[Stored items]
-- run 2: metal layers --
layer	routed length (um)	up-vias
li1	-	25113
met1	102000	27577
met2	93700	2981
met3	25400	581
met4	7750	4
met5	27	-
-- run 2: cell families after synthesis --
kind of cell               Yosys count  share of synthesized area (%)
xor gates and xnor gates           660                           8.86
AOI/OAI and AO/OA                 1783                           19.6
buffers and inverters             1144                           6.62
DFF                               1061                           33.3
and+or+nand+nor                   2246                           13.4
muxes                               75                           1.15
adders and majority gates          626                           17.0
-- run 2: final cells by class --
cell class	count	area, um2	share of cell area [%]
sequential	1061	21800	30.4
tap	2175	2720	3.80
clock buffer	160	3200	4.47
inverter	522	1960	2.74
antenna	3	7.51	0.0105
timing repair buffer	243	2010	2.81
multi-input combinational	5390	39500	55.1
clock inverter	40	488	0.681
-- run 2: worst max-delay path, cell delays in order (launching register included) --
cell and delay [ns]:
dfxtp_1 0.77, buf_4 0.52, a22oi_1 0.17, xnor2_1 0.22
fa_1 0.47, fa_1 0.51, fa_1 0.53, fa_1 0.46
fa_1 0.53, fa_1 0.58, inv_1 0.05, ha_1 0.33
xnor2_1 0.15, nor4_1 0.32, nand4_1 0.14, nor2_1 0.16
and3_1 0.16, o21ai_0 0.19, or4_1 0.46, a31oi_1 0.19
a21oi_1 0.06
This design comes from an exercise in tuning for small area, a short achievable clock period and few clock cycles per item on the open sky130 flow, not from production work.
For this run, only the layout was checked, not whether the RTL still works.
Power and IR drop assume default switching activity.

File: constraint.sdc
create_clock -name core_clock -period 5.0 [get_ports {clk_i}]
set_input_delay 1.0000 -clock core_clock [delete_from_list [all_inputs] [get_ports {clk_i}]]
set_output_delay 1.0000 -clock core_clock [all_outputs]
set_load 0.01 [all_outputs]
File: flow/abc.script
strash
dch
map -a
topo
stime -c
From an optimization exercise on the open Yosys and OpenROAD flow, aimed at small area; shortcuts taken in it are not production practice.
At most, simulation tests tie the RTL to the original design; equivalence was not proved.
The clock input has no modelled driver; a real chip could not lean on it and would need a root buffer or a full tree.
Power figures rest on the tool's default switching activity, not on a simulated workload.

## job 3034
==> flow/design.v <==
module ds1302_all_time_rw #(
    parameter sys_clk_freq = 50_000_000,
    parameter ds1302_clk_speed = 200_000
)
(
    input wire sclk,
    input wire nrst,
    input wire set_trig,
    input wire get_trig,
    input wire[63:0] bcd_time_set,
    output reg[63:0] bcd_time_get,
    output wire ds1302_ce,
    output wire ds1302_sclk,
    output wire ds1302_io_out,
    output wire ds1302_io_oe,
    input wire ds1302_io_in
);
reg [5:0] pre;
wire stp = (pre == 6'b100000);
always @(posedge sclk or negedge nrst) begin
    if (!nrst) pre <= 6'b000001;
    else pre <= {pre[4:0], ~(pre[5] ^ pre[4]) ^ stp};
end
reg [4:0] ux;
reg [1:0] gx;
wire [4:0] u = ux ^ 5'd17;
wire [1:0] g = gx ^ 2'b01;
reg [3:0] q;
reg get;
wire in_xfer = !u[4] || u[3];
wire idle    = u[4] && !u[3] && u[0] && !g[1] && g[0];
wire wait_st = u[4] && !u[3] && !u[0] && g[1] && !g[0];
wire post    = u[4] && !u[3] && (u[0] ? (g == 2'b00) : !(g[1] && !g[0]));
wire accept  = idle && (set_trig ^ get_trig);
wire start   = wait_st && stp;
wire last65  = stp && u == 5'd15 && g == 2'b10 && q == 4'd0;
always @(posedge sclk or negedge nrst) begin
    if (!nrst) begin
        ux <= 5'd0;
        gx <= 2'b00;
    end
    else if (accept) begin
        ux <= 5'd16 ^ 5'd17;
        gx <= 2'b01 ^ 2'b01;
    end
    else if (last65) begin
        ux <= 5'd17 ^ 5'd17;
        gx <= 2'b00 ^ 2'b01;
    end
    else if (post || (in_xfer && stp)) begin
        gx <= {g[0], ~g[1]} ^ 2'b01;
        if (g[1] && !g[0]) ux <= (u + 1'b1) ^ 5'd17;
    end
    else if (start) begin
        ux <= 5'd31 ^ 5'd17;
    end
end
always @(posedge sclk) begin
    if (accept) q <= 4'd9;
    else if (start) q <= q - 1'b1;
end
always @(posedge sclk)
    if (idle) get <= get_trig;
wire [2:0] r = q[3] ? 3'd7 : q[2:0];
wire [7:0] cmd = {1'b1, 3'b000, r, get};
wire [7:0] dat = bcd_time_set[{r, 3'b000} +: 8];
assign ds1302_ce     = in_xfer;
assign ds1302_sclk   = !u[4] && g[0] && !(get && u[3:0] == 4'b1111);
assign ds1302_io_oe  = !(get && !u[4] && (u[3] || (u[2:0] == 3'b111 && g == 2'b10)));
assign ds1302_io_out = !u[4] && (u[3] ? dat[u[2:0]] : cmd[u[2:0]]);
wire shift = get && stp && !u[4] && g == 2'b10 &&
             (u[3] ? (u[2:0] != 3'b111) : (u[2:0] == 3'b111));
wire [63:0] shifted;
genvar k;
generate
    for (k = 0; k < 8; k = k + 1) begin : g_byte
        assign shifted[8*k+6 -: 7] = bcd_time_get[8*k+7 -: 7];
        if (k == 0) begin : g_in
            assign shifted[7] = ds1302_io_in;
        end else begin : g_link
            assign shifted[8*k+7] = bcd_time_get[8*k-8];
        end
    end
endgenerate
always @(posedge sclk or negedge nrst) begin
    if (!nrst) bcd_time_get <= 64'd0;
    else if (shift) bcd_time_get <= shifted;
end
endmodule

■ Work to be completed ■
Reproduce the records exactly as they appear.

■ Solution for this task ■
-- run 2: metal layers --
layer	routed length (um)	up-vias
li1	-	25113
met1	102000	27577
met2	93700	2981
met3	25400	581
met4	7750	4
met5	27	-
-- run 2: cell families after synthesis --
kind of cell               Yosys count  share of synthesized area (%)
xor gates and xnor gates           660                           8.86
AOI/OAI and AO/OA                 1783                           19.6
buffers and inverters             1144                           6.62
DFF                               1061                           33.3
and+or+nand+nor                   2246                           13.4
muxes                               75                           1.15
adders and majority gates          626                           17.0
-- run 2: final cells by class --
cell class	count	area, um2	share of cell area [%]
sequential	1061	21800	30.4
tap	2175	2720	3.80
clock buffer	160	3200	4.47
inverter	522	1960	2.74
antenna	3	7.51	0.0105
timing repair buffer	243	2010	2.81
multi-input combinational	5390	39500	55.1
clock inverter	40	488	0.681
-- run 2: worst max-delay path, cell delays in order (launching register included) --
cell and delay [ns]:
dfxtp_1 0.77, buf_4 0.52, a22oi_1 0.17, xnor2_1 0.22
fa_1 0.47, fa_1 0.51, fa_1 0.53, fa_1 0.46
fa_1 0.53, fa_1 0.58, inv_1 0.05, ha_1 0.33
xnor2_1 0.15, nor4_1 0.32, nand4_1 0.14, nor2_1 0.16
and3_1 0.16, o21ai_0 0.19, or4_1 0.46, a31oi_1 0.19
a21oi_1 0.06
This design comes from an exercise in tuning for small area, a short achievable clock period and few clock cycles per item on the open sky130 flow, not from production work.
For this run, only the layout was checked, not whether the RTL still works.
Power and IR drop assume default switching activity.

File: constraint.sdc
create_clock -name core_clock -period 5.0 [get_ports {clk_i}]
set_input_delay 1.0000 -clock core_clock [delete_from_list [all_inputs] [get_ports {clk_i}]]
set_output_delay 1.0000 -clock core_clock [all_outputs]
set_load 0.01 [all_outputs]
File: flow/abc.script
strash
dch
map -a
topo
stime -c
From an optimization exercise on the open Yosys and OpenROAD flow, aimed at small area; shortcuts taken in it are not production practice.
At most, simulation tests tie the RTL to the original design; equivalence was not proved.
The clock input has no modelled driver; a real chip could not lean on it and would need a root buffer or a full tree.
Power figures rest on the tool's default switching activity, not on a simulated workload.

## job 3034
==> flow/design.v <==
module ds1302_all_time_rw #(
    parameter sys_clk_freq = 50_000_000,
    parameter ds1302_clk_speed = 200_000
)
(
    input wire sclk,
    input wire nrst,
    input wire set_trig,
    input wire get_trig,
    input wire[63:0] bcd_time_set,
    output reg[63:0] bcd_time_get,
    output wire ds1302_ce,
    output wire ds1302_sclk,
    output wire ds1302_io_out,
    output wire ds1302_io_oe,
    input wire ds1302_io_in
);
reg [5:0] pre;
wire stp = (pre == 6'b100000);
always @(posedge sclk or negedge nrst) begin
    if (!nrst) pre <= 6'b000001;
    else pre <= {pre[4:0], ~(pre[5] ^ pre[4]) ^ stp};
end
reg [4:0] ux;
reg [1:0] gx;
wire [4:0] u = ux ^ 5'd17;
wire [1:0] g = gx ^ 2'b01;
reg [3:0] q;
reg get;
wire in_xfer = !u[4] || u[3];
wire idle    = u[4] && !u[3] && u[0] && !g[1] && g[0];
wire wait_st = u[4] && !u[3] && !u[0] && g[1] && !g[0];
wire post    = u[4] && !u[3] && (u[0] ? (g == 2'b00) : !(g[1] && !g[0]));
wire accept  = idle && (set_trig ^ get_trig);
wire start   = wait_st && stp;
wire last65  = stp && u == 5'd15 && g == 2'b10 && q == 4'd0;
always @(posedge sclk or negedge nrst) begin
    if (!nrst) begin
        ux <= 5'd0;
        gx <= 2'b00;
    end
    else if (accept) begin
        ux <= 5'd16 ^ 5'd17;
        gx <= 2'b01 ^ 2'b01;
    end
    else if (last65) begin
        ux <= 5'd17 ^ 5'd17;
        gx <= 2'b00 ^ 2'b01;
    end
    else if (post || (in_xfer && stp)) begin
        gx <= {g[0], ~g[1]} ^ 2'b01;
        if (g[1] && !g[0]) ux <= (u + 1'b1) ^ 5'd17;
    end
    else if (start) begin
        ux <= 5'd31 ^ 5'd17;
    end
end
always @(posedge sclk) begin
    if (accept) q <= 4'd9;
    else if (start) q <= q - 1'b1;
end
always @(posedge sclk)
    if (idle) get <= get_trig;
wire [2:0] r = q[3] ? 3'd7 : q[2:0];
wire [7:0] cmd = {1'b1, 3'b000, r, get};
wire [7:0] dat = bcd_time_set[{r, 3'b000} +: 8];
assign ds1302_ce     = in_xfer;
assign ds1302_sclk   = !u[4] && g[0] && !(get && u[3:0] == 4'b1111);
assign ds1302_io_oe  = !(get && !u[4] && (u[3] || (u[2:0] == 3'b111 && g == 2'b10)));
assign ds1302_io_out = !u[4] && (u[3] ? dat[u[2:0]] : cmd[u[2:0]]);
wire shift = get && stp && !u[4] && g == 2'b10 &&
             (u[3] ? (u[2:0] != 3'b111) : (u[2:0] == 3'b111));
wire [63:0] shifted;
genvar k;
generate
    for (k = 0; k < 8; k = k + 1) begin : g_byte
        assign shifted[8*k+6 -: 7] = bcd_time_get[8*k+7 -: 7];
        if (k == 0) begin : g_in
            assign shifted[7] = ds1302_io_in;
        end else begin : g_link
            assign shifted[8*k+7] = bcd_time_get[8*k-8];
        end
    end
endgenerate
always @(posedge sclk or negedge nrst) begin
    if (!nrst) bcd_time_get <= 64'd0;
    else if (shift) bcd_time_get <= shifted;
end
endmodule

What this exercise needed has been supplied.